About this exercise - Below is a block of records. Copy every line in it that contains the word "timing".

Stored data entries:
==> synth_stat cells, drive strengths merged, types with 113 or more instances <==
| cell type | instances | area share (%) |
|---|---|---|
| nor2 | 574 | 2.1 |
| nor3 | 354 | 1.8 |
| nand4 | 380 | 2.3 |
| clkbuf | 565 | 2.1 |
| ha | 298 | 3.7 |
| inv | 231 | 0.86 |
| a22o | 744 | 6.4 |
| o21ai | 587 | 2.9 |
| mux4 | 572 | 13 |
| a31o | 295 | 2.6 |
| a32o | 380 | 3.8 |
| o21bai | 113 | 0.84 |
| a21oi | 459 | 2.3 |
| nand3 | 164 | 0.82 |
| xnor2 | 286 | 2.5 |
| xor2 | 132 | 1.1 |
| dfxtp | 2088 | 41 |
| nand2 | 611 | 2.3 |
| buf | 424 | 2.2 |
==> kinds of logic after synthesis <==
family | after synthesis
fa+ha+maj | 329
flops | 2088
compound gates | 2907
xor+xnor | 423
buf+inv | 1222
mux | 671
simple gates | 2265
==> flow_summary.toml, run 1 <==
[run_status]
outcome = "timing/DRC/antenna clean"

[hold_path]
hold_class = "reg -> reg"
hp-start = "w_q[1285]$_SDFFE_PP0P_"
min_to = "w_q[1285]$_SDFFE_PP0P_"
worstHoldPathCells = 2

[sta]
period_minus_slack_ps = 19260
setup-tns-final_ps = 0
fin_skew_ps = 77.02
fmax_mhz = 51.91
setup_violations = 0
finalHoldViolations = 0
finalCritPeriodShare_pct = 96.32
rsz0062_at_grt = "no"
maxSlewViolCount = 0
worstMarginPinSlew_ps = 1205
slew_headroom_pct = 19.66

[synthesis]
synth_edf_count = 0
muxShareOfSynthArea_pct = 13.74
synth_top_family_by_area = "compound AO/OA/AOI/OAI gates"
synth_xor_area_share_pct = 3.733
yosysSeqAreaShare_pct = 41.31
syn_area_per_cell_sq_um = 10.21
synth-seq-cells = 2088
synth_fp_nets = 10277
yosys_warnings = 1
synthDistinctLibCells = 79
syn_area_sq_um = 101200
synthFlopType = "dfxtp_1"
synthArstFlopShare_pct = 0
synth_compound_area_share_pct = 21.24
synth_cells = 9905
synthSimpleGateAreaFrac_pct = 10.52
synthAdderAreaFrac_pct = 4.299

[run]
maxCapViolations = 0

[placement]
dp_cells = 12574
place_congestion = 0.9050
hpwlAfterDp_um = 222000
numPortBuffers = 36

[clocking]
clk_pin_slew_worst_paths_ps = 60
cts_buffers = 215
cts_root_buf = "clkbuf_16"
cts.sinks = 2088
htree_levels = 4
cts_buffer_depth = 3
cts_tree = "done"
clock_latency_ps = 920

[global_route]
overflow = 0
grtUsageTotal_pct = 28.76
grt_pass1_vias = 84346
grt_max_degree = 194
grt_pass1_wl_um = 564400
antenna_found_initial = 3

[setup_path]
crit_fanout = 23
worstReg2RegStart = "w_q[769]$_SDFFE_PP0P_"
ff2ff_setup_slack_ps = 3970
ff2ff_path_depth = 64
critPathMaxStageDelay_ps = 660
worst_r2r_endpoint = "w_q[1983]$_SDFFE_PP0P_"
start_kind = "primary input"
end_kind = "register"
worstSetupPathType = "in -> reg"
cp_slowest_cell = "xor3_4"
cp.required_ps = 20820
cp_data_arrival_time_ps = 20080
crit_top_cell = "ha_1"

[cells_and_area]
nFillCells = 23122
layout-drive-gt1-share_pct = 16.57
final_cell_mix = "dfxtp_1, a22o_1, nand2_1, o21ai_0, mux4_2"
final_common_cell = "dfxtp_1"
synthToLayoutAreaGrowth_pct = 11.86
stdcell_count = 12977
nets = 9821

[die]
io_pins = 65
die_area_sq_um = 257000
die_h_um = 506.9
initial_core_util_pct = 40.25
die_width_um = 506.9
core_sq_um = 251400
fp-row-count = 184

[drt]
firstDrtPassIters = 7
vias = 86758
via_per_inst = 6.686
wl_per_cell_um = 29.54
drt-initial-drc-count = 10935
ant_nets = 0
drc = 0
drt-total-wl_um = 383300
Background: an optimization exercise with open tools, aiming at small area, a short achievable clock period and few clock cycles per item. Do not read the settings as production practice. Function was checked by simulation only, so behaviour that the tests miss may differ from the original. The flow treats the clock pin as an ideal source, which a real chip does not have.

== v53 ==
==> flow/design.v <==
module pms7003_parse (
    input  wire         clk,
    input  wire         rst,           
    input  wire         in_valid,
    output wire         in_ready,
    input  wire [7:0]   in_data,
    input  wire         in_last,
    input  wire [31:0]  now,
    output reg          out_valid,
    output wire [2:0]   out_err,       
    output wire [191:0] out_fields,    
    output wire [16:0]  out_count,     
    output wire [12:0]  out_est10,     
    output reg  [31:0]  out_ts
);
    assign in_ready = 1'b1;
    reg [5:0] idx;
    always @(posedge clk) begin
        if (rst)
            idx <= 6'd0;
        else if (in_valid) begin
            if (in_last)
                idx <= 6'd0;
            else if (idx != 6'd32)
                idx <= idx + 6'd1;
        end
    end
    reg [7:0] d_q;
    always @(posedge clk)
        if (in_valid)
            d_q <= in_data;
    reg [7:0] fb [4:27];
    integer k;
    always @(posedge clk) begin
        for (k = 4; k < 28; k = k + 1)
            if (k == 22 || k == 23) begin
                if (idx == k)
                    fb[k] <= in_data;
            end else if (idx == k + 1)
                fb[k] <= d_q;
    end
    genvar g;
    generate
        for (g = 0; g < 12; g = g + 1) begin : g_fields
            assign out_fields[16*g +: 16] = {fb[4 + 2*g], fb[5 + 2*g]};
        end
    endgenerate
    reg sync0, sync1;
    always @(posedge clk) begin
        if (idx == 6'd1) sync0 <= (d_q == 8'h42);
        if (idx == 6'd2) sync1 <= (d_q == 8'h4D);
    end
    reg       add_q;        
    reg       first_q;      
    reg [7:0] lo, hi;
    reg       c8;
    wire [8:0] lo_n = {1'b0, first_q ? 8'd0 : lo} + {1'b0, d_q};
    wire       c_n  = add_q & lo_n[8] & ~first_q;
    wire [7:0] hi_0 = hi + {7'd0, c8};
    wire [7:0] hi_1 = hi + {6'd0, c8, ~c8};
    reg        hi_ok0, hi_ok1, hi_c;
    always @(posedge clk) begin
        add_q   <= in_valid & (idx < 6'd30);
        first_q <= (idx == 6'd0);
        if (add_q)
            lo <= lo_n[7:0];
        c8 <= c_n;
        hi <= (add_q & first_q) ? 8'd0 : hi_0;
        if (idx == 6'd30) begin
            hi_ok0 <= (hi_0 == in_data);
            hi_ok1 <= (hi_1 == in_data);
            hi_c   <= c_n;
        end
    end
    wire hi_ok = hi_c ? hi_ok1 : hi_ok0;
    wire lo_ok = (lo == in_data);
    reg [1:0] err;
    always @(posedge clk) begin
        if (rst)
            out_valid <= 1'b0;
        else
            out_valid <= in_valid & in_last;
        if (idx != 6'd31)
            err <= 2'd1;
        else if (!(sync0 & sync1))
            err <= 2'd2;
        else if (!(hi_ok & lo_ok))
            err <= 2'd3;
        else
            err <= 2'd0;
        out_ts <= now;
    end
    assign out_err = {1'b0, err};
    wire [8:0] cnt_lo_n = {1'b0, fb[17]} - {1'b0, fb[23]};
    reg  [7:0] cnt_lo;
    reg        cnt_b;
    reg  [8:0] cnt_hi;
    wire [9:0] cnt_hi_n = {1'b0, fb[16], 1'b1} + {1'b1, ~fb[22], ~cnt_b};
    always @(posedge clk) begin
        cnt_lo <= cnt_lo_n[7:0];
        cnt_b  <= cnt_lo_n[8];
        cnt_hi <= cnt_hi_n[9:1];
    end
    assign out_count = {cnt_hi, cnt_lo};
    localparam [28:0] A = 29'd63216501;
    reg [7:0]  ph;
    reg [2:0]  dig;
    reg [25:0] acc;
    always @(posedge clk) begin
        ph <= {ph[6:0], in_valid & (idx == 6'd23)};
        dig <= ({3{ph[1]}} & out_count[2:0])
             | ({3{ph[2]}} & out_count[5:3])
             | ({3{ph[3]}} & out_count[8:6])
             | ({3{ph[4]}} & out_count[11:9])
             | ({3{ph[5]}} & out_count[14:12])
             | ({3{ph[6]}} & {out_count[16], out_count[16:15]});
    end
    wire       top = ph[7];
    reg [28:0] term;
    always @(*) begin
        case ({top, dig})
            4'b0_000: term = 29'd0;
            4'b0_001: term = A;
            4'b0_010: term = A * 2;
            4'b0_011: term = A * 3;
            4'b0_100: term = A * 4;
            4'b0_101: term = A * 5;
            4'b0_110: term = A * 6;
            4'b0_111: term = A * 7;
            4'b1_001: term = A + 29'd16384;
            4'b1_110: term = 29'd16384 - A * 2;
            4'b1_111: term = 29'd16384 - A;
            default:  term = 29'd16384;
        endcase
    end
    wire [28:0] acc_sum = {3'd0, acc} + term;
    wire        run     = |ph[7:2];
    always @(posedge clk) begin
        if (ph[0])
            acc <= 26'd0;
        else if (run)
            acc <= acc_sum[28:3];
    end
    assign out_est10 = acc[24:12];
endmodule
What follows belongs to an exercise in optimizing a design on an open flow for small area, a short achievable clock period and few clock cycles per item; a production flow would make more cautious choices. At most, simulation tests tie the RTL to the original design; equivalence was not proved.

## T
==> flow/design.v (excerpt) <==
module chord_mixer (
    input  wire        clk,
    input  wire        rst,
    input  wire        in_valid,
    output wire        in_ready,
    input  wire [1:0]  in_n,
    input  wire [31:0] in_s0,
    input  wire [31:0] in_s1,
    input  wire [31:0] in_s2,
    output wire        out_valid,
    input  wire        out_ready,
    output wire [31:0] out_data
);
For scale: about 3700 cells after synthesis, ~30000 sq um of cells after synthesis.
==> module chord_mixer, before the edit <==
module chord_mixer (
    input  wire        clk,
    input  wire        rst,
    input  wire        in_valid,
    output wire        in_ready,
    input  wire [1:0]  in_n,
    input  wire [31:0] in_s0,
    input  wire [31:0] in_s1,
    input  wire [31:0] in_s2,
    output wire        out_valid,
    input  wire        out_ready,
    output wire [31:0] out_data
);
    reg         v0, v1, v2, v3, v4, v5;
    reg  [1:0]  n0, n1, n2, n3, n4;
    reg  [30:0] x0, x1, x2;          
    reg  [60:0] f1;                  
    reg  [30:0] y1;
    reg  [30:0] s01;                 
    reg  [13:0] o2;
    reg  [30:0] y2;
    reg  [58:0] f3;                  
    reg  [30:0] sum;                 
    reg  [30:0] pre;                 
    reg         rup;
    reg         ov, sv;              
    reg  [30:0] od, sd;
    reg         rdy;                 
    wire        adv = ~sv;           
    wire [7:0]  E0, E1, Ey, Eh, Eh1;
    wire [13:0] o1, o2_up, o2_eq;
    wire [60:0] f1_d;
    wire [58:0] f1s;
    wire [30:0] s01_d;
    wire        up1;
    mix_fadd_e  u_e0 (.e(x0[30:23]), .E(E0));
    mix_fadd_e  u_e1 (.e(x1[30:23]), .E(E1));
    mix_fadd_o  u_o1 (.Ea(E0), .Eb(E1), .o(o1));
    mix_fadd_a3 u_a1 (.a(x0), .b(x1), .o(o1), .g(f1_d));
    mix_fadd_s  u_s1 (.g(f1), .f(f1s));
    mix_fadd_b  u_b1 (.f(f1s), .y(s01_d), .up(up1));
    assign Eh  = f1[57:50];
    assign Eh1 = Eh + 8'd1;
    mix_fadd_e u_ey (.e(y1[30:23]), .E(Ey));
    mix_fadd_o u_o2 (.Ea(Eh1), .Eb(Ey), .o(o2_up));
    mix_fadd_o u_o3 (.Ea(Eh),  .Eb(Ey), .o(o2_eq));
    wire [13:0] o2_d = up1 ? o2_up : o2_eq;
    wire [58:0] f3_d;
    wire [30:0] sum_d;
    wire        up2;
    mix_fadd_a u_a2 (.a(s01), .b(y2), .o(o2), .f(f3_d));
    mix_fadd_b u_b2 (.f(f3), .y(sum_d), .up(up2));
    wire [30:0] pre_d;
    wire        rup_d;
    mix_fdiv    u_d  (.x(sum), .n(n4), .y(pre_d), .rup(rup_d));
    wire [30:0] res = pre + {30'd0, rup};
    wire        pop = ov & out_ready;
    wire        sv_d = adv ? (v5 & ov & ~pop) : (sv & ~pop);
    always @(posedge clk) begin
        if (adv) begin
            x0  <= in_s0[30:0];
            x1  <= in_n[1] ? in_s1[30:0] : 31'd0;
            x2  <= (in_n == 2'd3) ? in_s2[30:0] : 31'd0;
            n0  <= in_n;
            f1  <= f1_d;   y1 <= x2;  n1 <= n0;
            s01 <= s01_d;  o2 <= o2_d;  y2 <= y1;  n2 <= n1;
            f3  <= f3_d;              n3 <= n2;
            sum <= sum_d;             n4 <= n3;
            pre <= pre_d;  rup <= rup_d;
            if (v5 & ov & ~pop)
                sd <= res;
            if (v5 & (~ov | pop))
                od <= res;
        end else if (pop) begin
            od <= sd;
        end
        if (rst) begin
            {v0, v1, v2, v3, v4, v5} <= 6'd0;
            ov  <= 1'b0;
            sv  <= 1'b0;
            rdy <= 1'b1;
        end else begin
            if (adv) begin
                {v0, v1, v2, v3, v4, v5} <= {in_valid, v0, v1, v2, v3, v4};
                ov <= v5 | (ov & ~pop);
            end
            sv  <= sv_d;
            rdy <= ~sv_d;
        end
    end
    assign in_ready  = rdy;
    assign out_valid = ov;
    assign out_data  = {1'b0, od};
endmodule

--

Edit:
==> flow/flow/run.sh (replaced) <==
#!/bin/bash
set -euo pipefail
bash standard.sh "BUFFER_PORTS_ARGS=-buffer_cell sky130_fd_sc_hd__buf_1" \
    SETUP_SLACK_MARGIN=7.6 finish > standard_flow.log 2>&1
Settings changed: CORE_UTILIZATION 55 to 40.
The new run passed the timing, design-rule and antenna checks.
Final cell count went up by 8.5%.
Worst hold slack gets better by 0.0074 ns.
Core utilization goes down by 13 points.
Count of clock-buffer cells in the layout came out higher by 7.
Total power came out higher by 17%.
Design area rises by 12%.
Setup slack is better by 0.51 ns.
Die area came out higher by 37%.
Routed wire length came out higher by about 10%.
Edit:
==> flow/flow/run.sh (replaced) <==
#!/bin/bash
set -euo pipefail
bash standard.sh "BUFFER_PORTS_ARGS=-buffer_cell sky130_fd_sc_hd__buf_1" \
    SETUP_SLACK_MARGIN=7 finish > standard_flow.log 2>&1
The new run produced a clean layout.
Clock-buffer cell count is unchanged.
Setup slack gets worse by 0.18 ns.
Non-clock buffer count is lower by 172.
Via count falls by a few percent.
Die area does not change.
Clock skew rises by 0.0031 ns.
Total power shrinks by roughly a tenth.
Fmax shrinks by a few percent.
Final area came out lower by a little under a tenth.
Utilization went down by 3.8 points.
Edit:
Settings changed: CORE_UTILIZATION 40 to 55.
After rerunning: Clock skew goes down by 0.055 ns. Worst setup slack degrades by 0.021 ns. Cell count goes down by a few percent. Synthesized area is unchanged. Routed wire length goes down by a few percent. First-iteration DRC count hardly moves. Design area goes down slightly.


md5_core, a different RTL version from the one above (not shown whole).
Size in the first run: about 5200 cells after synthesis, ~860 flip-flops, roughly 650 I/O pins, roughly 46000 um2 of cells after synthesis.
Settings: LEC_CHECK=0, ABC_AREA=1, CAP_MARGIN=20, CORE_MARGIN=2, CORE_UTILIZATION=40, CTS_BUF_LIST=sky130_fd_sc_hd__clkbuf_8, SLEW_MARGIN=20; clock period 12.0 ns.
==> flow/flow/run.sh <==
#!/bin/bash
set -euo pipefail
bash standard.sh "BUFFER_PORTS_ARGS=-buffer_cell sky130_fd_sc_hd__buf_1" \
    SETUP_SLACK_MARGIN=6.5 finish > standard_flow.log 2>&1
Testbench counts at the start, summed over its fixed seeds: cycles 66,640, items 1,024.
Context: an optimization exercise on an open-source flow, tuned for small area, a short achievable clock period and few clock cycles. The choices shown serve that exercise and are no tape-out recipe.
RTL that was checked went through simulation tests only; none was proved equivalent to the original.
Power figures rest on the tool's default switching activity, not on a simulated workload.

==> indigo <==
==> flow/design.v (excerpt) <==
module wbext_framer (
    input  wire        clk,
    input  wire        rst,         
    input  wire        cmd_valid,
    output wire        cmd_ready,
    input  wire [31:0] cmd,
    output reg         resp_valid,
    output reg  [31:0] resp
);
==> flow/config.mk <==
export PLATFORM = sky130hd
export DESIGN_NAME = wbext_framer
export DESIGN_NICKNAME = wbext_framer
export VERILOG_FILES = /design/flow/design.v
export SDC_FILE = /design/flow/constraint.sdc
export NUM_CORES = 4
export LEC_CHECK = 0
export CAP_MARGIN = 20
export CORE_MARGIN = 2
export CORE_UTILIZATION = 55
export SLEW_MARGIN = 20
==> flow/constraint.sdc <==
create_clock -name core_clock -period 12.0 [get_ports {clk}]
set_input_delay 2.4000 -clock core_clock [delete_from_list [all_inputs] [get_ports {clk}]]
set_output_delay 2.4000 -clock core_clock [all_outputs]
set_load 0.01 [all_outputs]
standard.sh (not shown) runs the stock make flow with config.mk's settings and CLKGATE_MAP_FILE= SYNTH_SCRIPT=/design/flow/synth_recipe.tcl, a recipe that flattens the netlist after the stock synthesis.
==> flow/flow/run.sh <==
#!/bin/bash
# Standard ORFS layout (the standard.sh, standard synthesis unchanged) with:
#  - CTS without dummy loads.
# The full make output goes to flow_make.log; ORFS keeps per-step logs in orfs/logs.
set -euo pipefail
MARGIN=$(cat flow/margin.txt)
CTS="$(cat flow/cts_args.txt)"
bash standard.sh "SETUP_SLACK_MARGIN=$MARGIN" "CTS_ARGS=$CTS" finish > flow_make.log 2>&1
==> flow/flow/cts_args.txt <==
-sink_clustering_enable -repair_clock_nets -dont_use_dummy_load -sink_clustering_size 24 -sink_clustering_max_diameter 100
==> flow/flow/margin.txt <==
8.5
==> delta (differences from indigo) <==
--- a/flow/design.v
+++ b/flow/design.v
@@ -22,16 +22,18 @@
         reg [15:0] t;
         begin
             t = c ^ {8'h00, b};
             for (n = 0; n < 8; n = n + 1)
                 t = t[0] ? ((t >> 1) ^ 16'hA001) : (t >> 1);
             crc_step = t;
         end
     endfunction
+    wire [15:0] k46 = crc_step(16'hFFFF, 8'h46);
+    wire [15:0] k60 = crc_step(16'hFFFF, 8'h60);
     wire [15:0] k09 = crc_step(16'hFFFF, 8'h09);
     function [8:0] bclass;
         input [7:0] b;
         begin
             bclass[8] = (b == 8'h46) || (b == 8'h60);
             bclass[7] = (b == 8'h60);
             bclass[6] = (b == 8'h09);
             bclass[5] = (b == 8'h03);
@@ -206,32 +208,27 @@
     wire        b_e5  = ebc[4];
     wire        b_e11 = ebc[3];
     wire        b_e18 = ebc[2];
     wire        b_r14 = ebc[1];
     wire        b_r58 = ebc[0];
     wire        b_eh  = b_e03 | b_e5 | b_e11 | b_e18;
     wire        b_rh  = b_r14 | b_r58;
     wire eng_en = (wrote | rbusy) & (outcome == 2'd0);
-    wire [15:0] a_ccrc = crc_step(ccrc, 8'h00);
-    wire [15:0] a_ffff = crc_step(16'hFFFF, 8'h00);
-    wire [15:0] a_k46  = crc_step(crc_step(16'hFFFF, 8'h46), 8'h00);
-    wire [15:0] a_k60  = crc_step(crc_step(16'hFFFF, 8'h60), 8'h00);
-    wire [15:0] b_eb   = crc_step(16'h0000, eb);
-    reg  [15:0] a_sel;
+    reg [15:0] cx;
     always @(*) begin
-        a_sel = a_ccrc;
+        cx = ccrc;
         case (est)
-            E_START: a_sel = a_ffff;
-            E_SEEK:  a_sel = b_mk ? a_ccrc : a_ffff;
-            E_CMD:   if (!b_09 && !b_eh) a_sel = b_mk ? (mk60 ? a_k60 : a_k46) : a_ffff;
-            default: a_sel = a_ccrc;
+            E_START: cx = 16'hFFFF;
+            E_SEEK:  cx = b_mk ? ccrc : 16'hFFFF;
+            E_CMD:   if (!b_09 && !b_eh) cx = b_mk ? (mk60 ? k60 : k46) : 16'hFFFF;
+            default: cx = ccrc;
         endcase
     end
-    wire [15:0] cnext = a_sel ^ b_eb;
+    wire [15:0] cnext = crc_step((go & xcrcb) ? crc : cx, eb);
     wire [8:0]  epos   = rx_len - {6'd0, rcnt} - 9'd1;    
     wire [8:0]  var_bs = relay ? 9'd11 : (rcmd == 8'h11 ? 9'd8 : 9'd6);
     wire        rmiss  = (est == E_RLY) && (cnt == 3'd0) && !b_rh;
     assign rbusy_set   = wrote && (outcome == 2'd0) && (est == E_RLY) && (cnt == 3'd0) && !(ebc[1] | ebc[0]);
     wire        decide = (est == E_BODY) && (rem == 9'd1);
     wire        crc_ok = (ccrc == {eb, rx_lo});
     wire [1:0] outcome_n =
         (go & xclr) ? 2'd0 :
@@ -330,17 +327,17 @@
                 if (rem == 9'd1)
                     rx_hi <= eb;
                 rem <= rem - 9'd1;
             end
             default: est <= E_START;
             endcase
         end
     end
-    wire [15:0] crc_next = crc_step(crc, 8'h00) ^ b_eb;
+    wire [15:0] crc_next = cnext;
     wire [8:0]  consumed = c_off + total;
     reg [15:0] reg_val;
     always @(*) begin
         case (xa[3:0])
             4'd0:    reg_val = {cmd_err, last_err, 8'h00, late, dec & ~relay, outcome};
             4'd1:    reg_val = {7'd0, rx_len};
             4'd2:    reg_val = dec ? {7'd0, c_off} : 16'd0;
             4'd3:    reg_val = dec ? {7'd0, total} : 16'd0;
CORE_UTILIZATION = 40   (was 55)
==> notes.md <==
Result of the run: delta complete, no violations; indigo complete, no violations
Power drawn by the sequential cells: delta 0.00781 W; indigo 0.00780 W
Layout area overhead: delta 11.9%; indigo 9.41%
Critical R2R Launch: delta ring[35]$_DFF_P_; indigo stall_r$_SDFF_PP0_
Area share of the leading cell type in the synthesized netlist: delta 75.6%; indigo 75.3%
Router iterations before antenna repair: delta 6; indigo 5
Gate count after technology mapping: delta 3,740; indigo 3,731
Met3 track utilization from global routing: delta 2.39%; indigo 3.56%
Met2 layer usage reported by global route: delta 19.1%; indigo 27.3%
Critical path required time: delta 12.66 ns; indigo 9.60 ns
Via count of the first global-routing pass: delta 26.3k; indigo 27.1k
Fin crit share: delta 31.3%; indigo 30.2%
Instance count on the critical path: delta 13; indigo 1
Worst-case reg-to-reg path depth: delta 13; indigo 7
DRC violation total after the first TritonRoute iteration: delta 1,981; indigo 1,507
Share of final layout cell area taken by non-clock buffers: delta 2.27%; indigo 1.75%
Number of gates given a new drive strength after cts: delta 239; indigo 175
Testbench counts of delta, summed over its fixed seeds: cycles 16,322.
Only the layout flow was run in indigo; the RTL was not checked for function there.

Solution to the problem -
outcome = "timing/DRC/antenna clean"
The new run passed the timing, design-rule and antenna checks.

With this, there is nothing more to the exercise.